L’avvocato depresso e la rinuncia alla domanda di riscatto degli anni di laurea

Affinché la rinuncia alla domanda di riscatto degli anni di laurea possa essere annullata per incapacità d’intendere e di volere, non è sufficiente dare prova di tale stato attraverso la mera dichiarazione, da parte del legale, di aver compiuto l’atto mentre era in uno stato depressivo melanconico, poiché tale condizione deve essere accertata e deve altresì influire oggettivamente sulla capacità individuale.
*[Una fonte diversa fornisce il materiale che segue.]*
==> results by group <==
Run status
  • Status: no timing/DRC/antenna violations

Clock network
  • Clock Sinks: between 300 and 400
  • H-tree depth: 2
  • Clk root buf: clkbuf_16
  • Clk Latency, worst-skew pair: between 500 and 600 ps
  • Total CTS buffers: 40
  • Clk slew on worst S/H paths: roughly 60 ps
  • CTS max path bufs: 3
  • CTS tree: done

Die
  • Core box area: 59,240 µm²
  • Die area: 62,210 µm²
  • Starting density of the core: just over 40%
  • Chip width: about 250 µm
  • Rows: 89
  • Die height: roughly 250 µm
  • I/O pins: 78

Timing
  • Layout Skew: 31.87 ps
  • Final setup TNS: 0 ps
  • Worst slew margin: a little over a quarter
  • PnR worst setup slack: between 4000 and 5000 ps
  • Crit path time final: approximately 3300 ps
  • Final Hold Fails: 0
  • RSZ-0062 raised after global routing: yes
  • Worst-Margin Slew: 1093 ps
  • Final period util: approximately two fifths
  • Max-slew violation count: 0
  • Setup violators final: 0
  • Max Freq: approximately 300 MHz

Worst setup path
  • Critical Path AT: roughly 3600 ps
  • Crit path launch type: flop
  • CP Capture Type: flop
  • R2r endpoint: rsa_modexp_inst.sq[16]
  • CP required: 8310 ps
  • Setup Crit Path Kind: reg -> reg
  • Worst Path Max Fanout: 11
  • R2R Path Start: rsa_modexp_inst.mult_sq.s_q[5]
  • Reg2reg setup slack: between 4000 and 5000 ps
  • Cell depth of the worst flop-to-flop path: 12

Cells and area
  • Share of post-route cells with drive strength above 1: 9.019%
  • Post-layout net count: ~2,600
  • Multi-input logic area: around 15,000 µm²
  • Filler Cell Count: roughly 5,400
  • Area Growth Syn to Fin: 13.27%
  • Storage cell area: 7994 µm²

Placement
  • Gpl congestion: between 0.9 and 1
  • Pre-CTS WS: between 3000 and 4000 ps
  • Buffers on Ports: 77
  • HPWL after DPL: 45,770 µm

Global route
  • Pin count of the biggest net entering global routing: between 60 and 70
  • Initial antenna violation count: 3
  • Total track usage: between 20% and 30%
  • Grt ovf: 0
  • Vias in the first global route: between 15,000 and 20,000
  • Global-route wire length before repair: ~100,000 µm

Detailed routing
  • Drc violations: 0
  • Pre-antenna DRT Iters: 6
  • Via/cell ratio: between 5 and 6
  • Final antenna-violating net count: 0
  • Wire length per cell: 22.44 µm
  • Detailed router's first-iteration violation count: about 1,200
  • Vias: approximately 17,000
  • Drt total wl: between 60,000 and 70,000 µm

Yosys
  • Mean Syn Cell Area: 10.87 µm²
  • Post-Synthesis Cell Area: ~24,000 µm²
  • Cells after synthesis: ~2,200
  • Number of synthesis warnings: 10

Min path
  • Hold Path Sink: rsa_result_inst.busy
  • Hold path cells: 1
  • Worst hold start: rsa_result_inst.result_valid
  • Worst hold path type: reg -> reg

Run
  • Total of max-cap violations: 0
Source: an optimization exercise on an open RTL-to-GDS flow (aim: small area and a short achievable clock period). Production flows keep margins and buffers that such runs may drop.
Function was checked by simulation only, so behaviour that the tests miss may differ from the original.
No activity file was given, so power comes from the tool's default toggle rates.

==> design/flow/design.v <==
`default_nettype none
package spu_data_pkg;
    parameter int BYTE     = 8;
    parameter int HALFWORD = 2 * BYTE;
    parameter int WORD     = 4 * BYTE;
    parameter int QUADWORD = 16 * BYTE;
    parameter int REG_ADDR_WIDTH = 7;
    parameter int IMM10_WIDTH    = 10;
    parameter int IMM7_WIDTH     = 7;
    typedef logic [REG_ADDR_WIDTH-1:0] reg_addr_t;
    typedef union packed {
        logic [0:QUADWORD/WORD-1][WORD-1:0]         word;
        logic [0:QUADWORD/HALFWORD-1][HALFWORD-1:0] half;
    } quadword_u;
    typedef struct packed {
        logic       reg_wr_en;
        logic [1:0] unit_id;     
        reg_addr_t  rt_addr;
        quadword_u  rt_data;
    } writeback_t;
endpackage
`default_nettype wire
`default_nettype none
package spu_isa_pkg;
    parameter int INTERNAL_OPCODE_SIZE = 6;
    typedef enum logic [INTERNAL_OPCODE_SIZE-1:0] {
        ADD_WORD                      = 6'b0000_00,
        ADD_WORD_IMMEDIATE            = 6'b0000_01,
        ADD_HALFWORD                  = 6'b0000_10,
        ADD_HALFWORD_IMMEDIATE        = 6'b0000_11,
        SUBTRACT_FROM_WORD            = 6'b0001_00,
        SUBTRACT_FROM_WORD_IMMEDIATE  = 6'b0001_01,
        SUBTRACT_FROM_HALFWORD        = 6'b0001_10,
        SUBTRACT_FROM_HALFWORD_IMMEDIATE = 6'b0001_11,
        CARRY_GENERATE                = 6'b0010_00,
        BORROW_GENERATE               = 6'b0011_00,
        AND_REGISTER                  = 6'b0100_00,
        AND_WORD_IMMEDIATE            = 6'b0100_01,
        AND_HALFWORD_IMMEDIATE        = 6'b0100_11,
        AND_WITH_COMPLEMENT           = 6'b0101_00,
        OR_REGISTER                   = 6'b0110_00,
        OR_WORD_IMMEDIATE             = 6'b0110_01,
        OR_HALFWORD_IMMEDIATE         = 6'b0110_11,
        OR_WITH_COMPLEMENT            = 6'b0111_00,
        EXCLUSIVE_OR                  = 6'b1000_00,
        EXCLUSIVE_OR_WORD_IMMEDIATE   = 6'b1000_01,
        EXCLUSIVE_OR_HALFWORD_IMMEDIATE = 6'b1000_11,
        NAND_REGISTER                 = 6'b1001_00,
        NOR_REGISTER                  = 6'b1010_00,
        COMPARE_EQUAL_WORD            = 6'b1011_00,
        COMPARE_EQUAL_WORD_IMMEDIATE  = 6'b1011_01,
        COMPARE_EQUAL_HALFWORD        = 6'b1011_10,
        COMPARE_EQUAL_HALFWORD_IMMEDIATE = 6'b1011_11,
        COMPARE_GREATER_THAN_WORD     = 6'b1100_00,
        COMPARE_GREATER_THAN_WORD_IMMEDIATE = 6'b1100_01,
        COMPARE_GREATER_THAN_HALFWORD = 6'b1100_10,
        COMPARE_GREATER_THAN_HALFWORD_IMMEDIATE = 6'b1100_11,
        COMPARE_LOGICAL_GREATER_THAN_WORD = 6'b1101_00,
        COMPARE_LOGICAL_GREATER_THAN_WORD_IMMEDIATE = 6'b1101_01,
        COMPARE_LOGICAL_GREATER_THAN_HALFWORD = 6'b1101_10,
        COMPARE_LOGICAL_GREATER_THAN_HALFWORD_IMMEDIATE = 6'b1101_11,
        SHIFT_LEFT_WORD               = 6'b1110_00,
        SHIFT_LEFT_WORD_IMMEDIATE     = 6'b1110_01,
        SHIFT_LEFT_HALFWORD           = 6'b1110_10,
        SHIFT_LEFT_HALFWORD_IMMEDIATE = 6'b1110_11,
        ROTATE_WORD                   = 6'b1111_00,
        ROTATE_WORD_IMMEDIATE         = 6'b1111_01,
        ROTATE_HALFWORD               = 6'b1111_10,
        ROTATE_HALFWORD_IMMEDIATE     = 6'b1111_11
    } opcode_e;
    typedef enum logic [1:0] {
        SIMPLE_FIXED_1 = 2'd0,   
        SIMPLE_FIXED_2 = 2'd1,   
        NO_UNIT        = 2'd3
    } unit_id_e;
    typedef enum logic [3:0] {
        ADD, SUB_FROM, CARRY, BORROW, AND, ANDC, OR, ORC, XOR, NAND, NOR, CEQ, CGT, CLGT
    } fx_op_e;
    typedef enum logic [1:0] {
        SHL,
        ROT
    } sr_op_e;
    typedef struct packed {
        logic                    valid;
        unit_id_e                unit_id;
        fx_op_e                  fx_op;
        sr_op_e                  sr_op;
        logic                    halfword;   
        logic [6:0]              rt_addr;   
    } even_ctrl_t;
endpackage
`default_nettype wire
`default_nettype none
`timescale 1ns/100ps
module even_decode (
    input  wire logic                                 clk,
    input  wire logic                                 arst_n,
    input  wire logic                                 issue,
    input  wire spu_isa_pkg::opcode_e                 opcode,
    input  wire spu_data_pkg::quadword_u              ra,
    input  wire spu_data_pkg::quadword_u              rb,
    input  wire logic [spu_data_pkg::IMM10_WIDTH-1:0] imm10,
    input  wire logic [spu_data_pkg::IMM7_WIDTH-1:0]  imm7,
    input  wire spu_data_pkg::reg_addr_t              rt_addr,
    output spu_isa_pkg::even_ctrl_t                   ctrl,
    output spu_data_pkg::quadword_u                   op_a,
    output spu_data_pkg::quadword_u                   op_b
);
    spu_isa_pkg::fx_op_e               op_sel;
    logic                              half;
    logic                              imm;
    logic                              sr_sel;
    logic                              kept;
    logic [spu_data_pkg::HALFWORD-1:0] imm_h;
    logic [spu_data_pkg::WORD-1:0]     imm_w;
    spu_isa_pkg::even_ctrl_t           dec;
    spu_data_pkg::quadword_u           operand_b;
    assign op_sel = spu_isa_pkg::fx_op_e'(opcode[5:2]);
    assign half   = opcode[1];
    assign imm    = opcode[0];
    assign sr_sel = opcode[5:3] == 3'b111;   
    always_comb begin
        case (op_sel)
            spu_isa_pkg::CARRY, spu_isa_pkg::BORROW, spu_isa_pkg::ANDC,
            spu_isa_pkg::ORC, spu_isa_pkg::NAND, spu_isa_pkg::NOR:
                kept = !half && !imm;   
            spu_isa_pkg::AND, spu_isa_pkg::OR, spu_isa_pkg::XOR:
                kept = !half || imm;    
            default:
                kept = 1'b1;
        endcase
    end
    always_comb begin
        dec          = '0;
        dec.valid    = issue && kept;
        dec.halfword = half;
        dec.rt_addr  = rt_addr;
        if (!kept) begin
            dec.unit_id = spu_isa_pkg::NO_UNIT;
        end else if (sr_sel) begin
            dec.unit_id = spu_isa_pkg::SIMPLE_FIXED_2;
        end else begin
            dec.unit_id = spu_isa_pkg::SIMPLE_FIXED_1;
        end
        if (sr_sel) begin
            dec.sr_op = spu_isa_pkg::sr_op_e'({1'b0, opcode[2]});
        end else begin
            dec.fx_op = op_sel;
        end
    end
    always_comb begin
        if (sr_sel) begin
            imm_h = {10'd0, imm7[5:0]};   
            imm_w = {26'd0, imm7[5:0]};
        end else begin
            imm_h = {{6{imm10[9]}}, imm10};
            imm_w = {{22{imm10[9]}}, imm10};
        end
        operand_b = rb;
        if (imm && half) begin
            operand_b.half = {8{imm_h}};
        end else if (imm) begin
            operand_b.word = {4{imm_w}};
        end
    end
    always_ff @(posedge clk or negedge arst_n) begin
        if (!arst_n) begin
            ctrl <= '0;
        end else begin
            ctrl <= dec;
        end
    end
    always_ff @(posedge clk) begin
        op_a <= ra;
        op_b <= operand_b;
    end
endmodule
`default_nettype wire
`default_nettype none
`timescale 1ns/100ps
module even_simple_fixed (
    input  wire logic                    clk,
    input  wire logic                    arst_n,
    input  wire spu_isa_pkg::even_ctrl_t ctrl_in,
    input  wire spu_data_pkg::quadword_u op_a,
    input  wire spu_data_pkg::quadword_u op_b,
    output spu_isa_pkg::even_ctrl_t      ctrl_out,
    output spu_data_pkg::quadword_u      result
);
    spu_data_pkg::quadword_u       res;
    logic [spu_data_pkg::WORD-1:0] lane;
    logic                          sign_ext;
    function automatic logic [spu_data_pkg::WORD-1:0] fx_lane(
        input spu_isa_pkg::fx_op_e           op,
        input logic [spu_data_pkg::WORD-1:0] a,
        input logic [spu_data_pkg::WORD-1:0] b
    );
        logic [spu_data_pkg::WORD:0]   sum;
        logic [spu_data_pkg::WORD-1:0] r;
        sum = {1'b0, a} + {1'b0, b};
        r   = '0;
        case (op)
            spu_isa_pkg::ADD:      r = sum[spu_data_pkg::WORD-1:0];
            spu_isa_pkg::SUB_FROM: r = b - a;
            spu_isa_pkg::CARRY:    r[0] = sum[spu_data_pkg::WORD];
            spu_isa_pkg::BORROW:   r[0] = b >= a;
            spu_isa_pkg::AND:      r = a & b;
            spu_isa_pkg::ANDC:     r = a & ~b;
            spu_isa_pkg::OR:       r = a | b;
            spu_isa_pkg::ORC:      r = a | ~b;
            spu_isa_pkg::XOR:      r = a ^ b;
            spu_isa_pkg::NAND:     r = ~(a & b);
            spu_isa_pkg::NOR:      r = ~(a | b);
            spu_isa_pkg::CEQ:      r[0] = a == b;
            spu_isa_pkg::CGT:      r[0] = $signed(a) > $signed(b);
            spu_isa_pkg::CLGT:     r[0] = a > b;
            default:               r = '0;
        endcase
        fx_lane = r;
    endfunction
    assign sign_ext = ctrl_in.fx_op == spu_isa_pkg::CGT;   
    always_comb begin
        res  = '0;
        lane = '0;
        if (ctrl_in.halfword) begin
            for (int i = 0; i < 8; i++) begin
                lane = fx_lane(ctrl_in.fx_op,
                               {{16{sign_ext & op_a.half[i][15]}}, op_a.half[i]},
                               {{16{sign_ext & op_b.half[i][15]}}, op_b.half[i]});
                res.half[i] = lane[15:0];
            end
        end else begin
            for (int i = 0; i < 4; i++) begin
                res.word[i] = fx_lane(ctrl_in.fx_op, op_a.word[i], op_b.word[i]);
            end
        end
    end
    always_ff @(posedge clk or negedge arst_n) begin
        if (!arst_n) begin
            ctrl_out <= '0;
        end else begin
            ctrl_out <= ctrl_in;
        end
    end
    always_ff @(posedge clk) begin
        result <= res;
    end
endmodule
`default_nettype wire
`default_nettype none
`timescale 1ns/100ps
module even_shift_rotate (
    input  wire logic                    clk,
    input  wire logic                    arst_n,
    input  wire spu_isa_pkg::even_ctrl_t ctrl_in,
    input  wire spu_data_pkg::quadword_u op_a,
    input  wire spu_data_pkg::quadword_u op_b,
    output spu_isa_pkg::even_ctrl_t      ctrl_out,
    output spu_data_pkg::quadword_u      result
);
    spu_data_pkg::quadword_u               res;
    logic [2*spu_data_pkg::HALFWORD-1:0]   rot_h;
    logic [2*spu_data_pkg::WORD-1:0]       rot_w;
    logic                                  rotate;
    assign rotate = ctrl_in.sr_op == spu_isa_pkg::ROT;
    always_comb begin
        res   = '0;
        rot_h = '0;
        rot_w = '0;
        if (ctrl_in.halfword) begin
            for (int i = 0; i < 8; i++) begin
                rot_h       = {op_a.half[i], op_a.half[i]} << op_b.half[i][3:0];
                res.half[i] = rotate ? rot_h[31:16]
                                     : op_a.half[i] << op_b.half[i][4:0];
            end
        end else begin
            for (int i = 0; i < 4; i++) begin
                rot_w       = {op_a.word[i], op_a.word[i]} << op_b.word[i][4:0];
                res.word[i] = rotate ? rot_w[63:32]
                                     : op_a.word[i] << op_b.word[i][5:0];
            end
        end
    end
    always_ff @(posedge clk or negedge arst_n) begin
        if (!arst_n) begin
            ctrl_out <= '0;
        end else begin
            ctrl_out <= ctrl_in;
        end
    end
    always_ff @(posedge clk) begin
        result <= res;
    end
endmodule
`default_nettype wire
`default_nettype none
`timescale 1ns/100ps
module even_result (
    input  wire logic                    clk,
    input  wire logic                    arst_n,
    input  wire spu_isa_pkg::even_ctrl_t fx_ctrl,
    input  wire spu_isa_pkg::even_ctrl_t sr_ctrl,
    input  wire spu_data_pkg::quadword_u fx_result,
    input  wire spu_data_pkg::quadword_u sr_result,
    output spu_data_pkg::writeback_t     wb
);
    spu_isa_pkg::even_ctrl_t  sel_ctrl;
    spu_data_pkg::writeback_t wb_next;
    always_comb begin
        sel_ctrl        = fx_ctrl;
        wb_next         = '0;
        wb_next.rt_data = fx_result;
        if (fx_ctrl.unit_id == spu_isa_pkg::SIMPLE_FIXED_2) begin
            sel_ctrl        = sr_ctrl;
            wb_next.rt_data = sr_result;
        end
        wb_next.reg_wr_en = sel_ctrl.valid;
        wb_next.unit_id   = sel_ctrl.unit_id;
        wb_next.rt_addr   = sel_ctrl.rt_addr;
        if (!sel_ctrl.valid)
            wb_next.rt_data = '0;   
    end
    always_ff @(posedge clk or negedge arst_n) begin
        if (!arst_n) begin
            wb <= '0;
        end else begin
            wb <= wb_next;
        end
    end
endmodule
`default_nettype wire
`default_nettype none
`timescale 1ns/100ps
module even_pipe (
    input  wire logic         clk,
    input  wire logic         arst_n,
    input  wire logic         issue,
    input  wire logic [5:0]   opcode,
    input  wire logic [127:0] ra,
    input  wire logic [127:0] rb,
    input  wire logic [9:0]   imm10,
    input  wire logic [6:0]   imm7,
    input  wire logic [6:0]   rt_addr,
    output logic              wb_reg_wr_en,
    output logic [1:0]        wb_unit_id,
    output logic [6:0]        wb_rt_addr,
    output logic [127:0]      wb_rt_data
);
    spu_data_pkg::writeback_t wb;
    assign wb_reg_wr_en = wb.reg_wr_en;
    assign wb_unit_id   = wb.unit_id;
    assign wb_rt_addr   = wb.rt_addr;
    assign wb_rt_data   = wb.rt_data;
    spu_isa_pkg::even_ctrl_t dec_ctrl;
    spu_isa_pkg::even_ctrl_t fx_ctrl;
    spu_isa_pkg::even_ctrl_t sr_ctrl;
    spu_data_pkg::quadword_u op_a;
    spu_data_pkg::quadword_u op_b;
    spu_data_pkg::quadword_u fx_result;
    spu_data_pkg::quadword_u sr_result;
    even_decode decode_i (
        .clk     (clk),
        .arst_n  (arst_n),
        .issue   (issue),
        .opcode  (spu_isa_pkg::opcode_e'(opcode)),
        .ra      (ra),
        .rb      (rb),
        .imm10   (imm10),
        .imm7    (imm7),
        .rt_addr (rt_addr),
        .ctrl    (dec_ctrl),
        .op_a    (op_a),
        .op_b    (op_b)
    );
    even_simple_fixed simple_fixed_i (
        .clk      (clk),
        .arst_n   (arst_n),
        .ctrl_in  (dec_ctrl),
        .op_a     (op_a),
        .op_b     (op_b),
        .ctrl_out (fx_ctrl),
        .result   (fx_result)
    );
    even_shift_rotate shift_rotate_i (
        .clk      (clk),
        .arst_n   (arst_n),
        .ctrl_in  (dec_ctrl),
        .op_a     (op_a),
        .op_b     (op_b),
        .ctrl_out (sr_ctrl),
        .result   (sr_result)
    );
    even_result result_i (
        .clk       (clk),
        .arst_n    (arst_n),
        .fx_ctrl   (fx_ctrl),
        .sr_ctrl   (sr_ctrl),
        .fx_result (fx_result),
        .sr_result (sr_result),
        .wb        (wb)
    );
endmodule
`default_nettype wire
==> design/flow/run.sh <==
#!/bin/bash
# synth_recipe.tcl (not shown) runs the flow's synth.tcl, then flattens the netlist and writes it again
# the make line also repeats each setting of config.mk as NAME=value (left out here)
make -C /OpenROAD-flow-scripts/flow DESIGN_CONFIG=/design/flow/config.mk WORK_HOME=/design/flow/orfs CLKGATE_MAP_FILE= SYNTH_SCRIPT=/design/flow/synth_recipe.tcl finish
==> design/flow/config.mk <==
export PLATFORM = sky130hd
export DESIGN_NAME = even_pipe
export DESIGN_NICKNAME = even_pipe
export VERILOG_FILES = /design/flow/design.v
export SDC_FILE = /design/flow/constraint.sdc
export NUM_CORES = 4
export LEC_CHECK = 0
export CAP_MARGIN = 20
export CORE_MARGIN = 2
export CORE_UTILIZATION = 40
export SLEW_MARGIN = 20
==> design/flow/constraint.sdc <==
create_clock -name core_clock -period 5.0 [get_ports {clk}]
set_input_delay 1.0000 -clock core_clock [delete_from_list [all_inputs] [get_ports {clk}]]
set_output_delay 1.0000 -clock core_clock [all_outputs]
set_load 0.01 [all_outputs]
==> run summary <==
## cells by family (layout without fill, tap and decap cells)
logic type      Yosys count  after routing  synth area share, %
flops                   676            676                 22.9
mux                     339            339                 7.57
compound gates         3156           3156                 32.6
buf+inv                1192           1432                 7.50
xor+xnor                 98             98                 1.37
fa+ha+maj               550            550                 11.2
other cells               0             26                    0
simple gates           2492           2492                 16.9
## Yosys cell counts, types with 31 or more instances
library cell	number
o21ai_1	35
buf_1	109
o21bai_1	101
buf_2	49
o21ai_0	773
a2111oi_0	63
and3_1	31
a21o_1	95
clkbuf_1	442
o211ai_1	79
a211oi_1	117
inv_1	538
o31ai_1	50
a21oi_1	752
a31oi_1	75
nor4_1	49
a21boi_0	150
nand2_1	1132
xnor2_1	88
nor3_1	136
a221o_1	50
o221ai_1	86
o211a_1	34
nand2b_1	44
nor2b_1	45
dfxtp_1	512
nor2_1	761
ha_1	532
o21a_1	39
o22ai_1	184
and2_1	37
mux4_2	106
a221oi_1	107
nand3_1	131
mux2i_1	206
nand4_1	44
a22oi_1	118
dfrtp_1	164
## metrics by stage
step / instance area [µm²] / std cells / worst slack, ps / total power [mW]
2_1_floorplan: 62800 / 8503 / 1000 / 11.8
4_1_cts: 72400 / 10800 / 596 / 21.4
3_3_place_gp: 69600 / 10600 / 679 / 15.0
6_report: 72400 / 10800 / 594 / 21.6
3_5_place_dp: 69600 / 10600 / 639 / 15.0
5_1_grt: 72400 / 10800 / 437 / 22.5
## sequential cells by signal, indices dropped and copies added (netlist names)
register	flops
decode_i.ctrl	16
shift_rotate_i.result	128
result_i.wb	138
simple_fixed_i.result	128
decode_i.op_b	128
shift_rotate_i.ctrl_out	10
decode_i.op_a	128
## worst min-delay path by stage
stage | end | slack (ps)
after floorplan | result_i.wb[128] | 330
after global placement | shift_rotate_i.ctrl_out[14] | 330
after detailed placement | result_i.wb[128] | 330
after CTS | result_i.wb[122] | 260
after global routing | shift_rotate_i.ctrl_out[16] | 300
final | shift_rotate_i.ctrl_out[16] | 250
## critical path, stage by stage, from the launching register on
cell and delay [ps]:
dfxtp_1 520, inv_1 120, ha_1 570, nand2b_1 170
a21oi_1 60, o21ai_0 310, a221o_1 230, a41oi_1 280
or2_2 420, fa_1 570, a221oi_1 60, a31o_1 210
a2111oi_1 510, a21oi_1 80, o21a_1 190
## area by class of cell
class / count / share of cell area, %
tap: 2058 / 3.55
inverter: 573 / 2.97
sequential: 676 / 19.9
timing repair buffer: 707 / 9.11
multi-input combinational: 6635 / 60.5
clock buffer: 105 / 3.11
antenna: 26 / 0.0898
clock inverter: 47 / 0.758
## metal layers
| metal | global-route usage (%) | vias to the layer above | routed length, µm |
|---|---|---|---|
| met5 | 0 | - | 164 |
| met4 | 24.0 | 26 | 22200 |
| met3 | 8.64 | 985 | 34500 |
| met2 | 57.2 | 4663 | 136000 |
| met1 | 49.2 | 33900 | 126000 |
| li1 | - | 31100 | - |
## where the power goes
group	switching (mW)	internal (mW)
clock network	2.75	3.60
registers	0.470	6.04
logic	5.74	3.04
## cells in the final DEF, fill, tap and decap left out, types with 159 or more instances in the layout
cell,count
ha_1,532
o22ai_1,184
nor2_1,753
clkdlybuf4s50_1,423
buf_4,264
inv_1,537
nand2_1,1127
dfrtp_1,159
mux2i_1,206
dfxtp_1,500
a21oi_1,752
o21ai_0,773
Così la Corte di Cassazione con sentenza n. 3323/18, depositata il 12 febbraio. Il caso. La Corte d’Appello di Salerno respingeva il gravame proposto da un legale avverso la sentenza del Tribunale della medesima città con la quale veniva rigettata la domanda di annullamento, per incapacità naturale, dell’atto con cui il medesimo legale aveva rinunciato alla domanda di riscatto degli anni di laurea. La Corte distrettuale negava, sulla base di alcune perizie, la sussistenza di tale stato di incapacità derivante, secondo quanto riportato dal legale, da uno stato depressivo melanconico. Avverso la sentenza del Giudice dell’Appello il legale propone ricorso per cassazione denunciando l’errata valutazione dello stato di salute del ricorrente, così come risultante dalle perizie svolte, e la conseguente carenza motivazionale relativa allo stato psico-fisico del medesimo. L’incapacità di intendere e di volere. Il Supremo Collegio evidenzia che ai fini della sussistenza dell’incapacità d’intendere e di volere non è necessaria una totale privazione delle facoltà intellettive e volitive, essendo sufficiente che esse siano menomate e non è nemmeno richiesto che il soggetto, al momento di compiere l’atto, versi in uno stato patologico tale da far venir meno, in modo totale ed assoluto, le facoltà psichiche, essendo sufficiente accertare che queste erano perturbate al punto da impedirgli una seria valutazione del contenuto e degli effetti del negozio . Nel caso di specie, la Suprema Corte conferma la corretta valutazione dell’impianto probatorio compiuta dal Giudice dell’Appello, il quale ha ritenuto che le istanze istruttorie non erano idonee a provare il denunciato stato confusionale acuto anche in considerazione della mancanza di ricoveri ospedalieri o ambulatoriali che avrebbero dovuto accompagnarsi a tale malattia . Pertanto la Corte rigetta il ricorso e condanna il ricorrente al pagamento delle spese processuali.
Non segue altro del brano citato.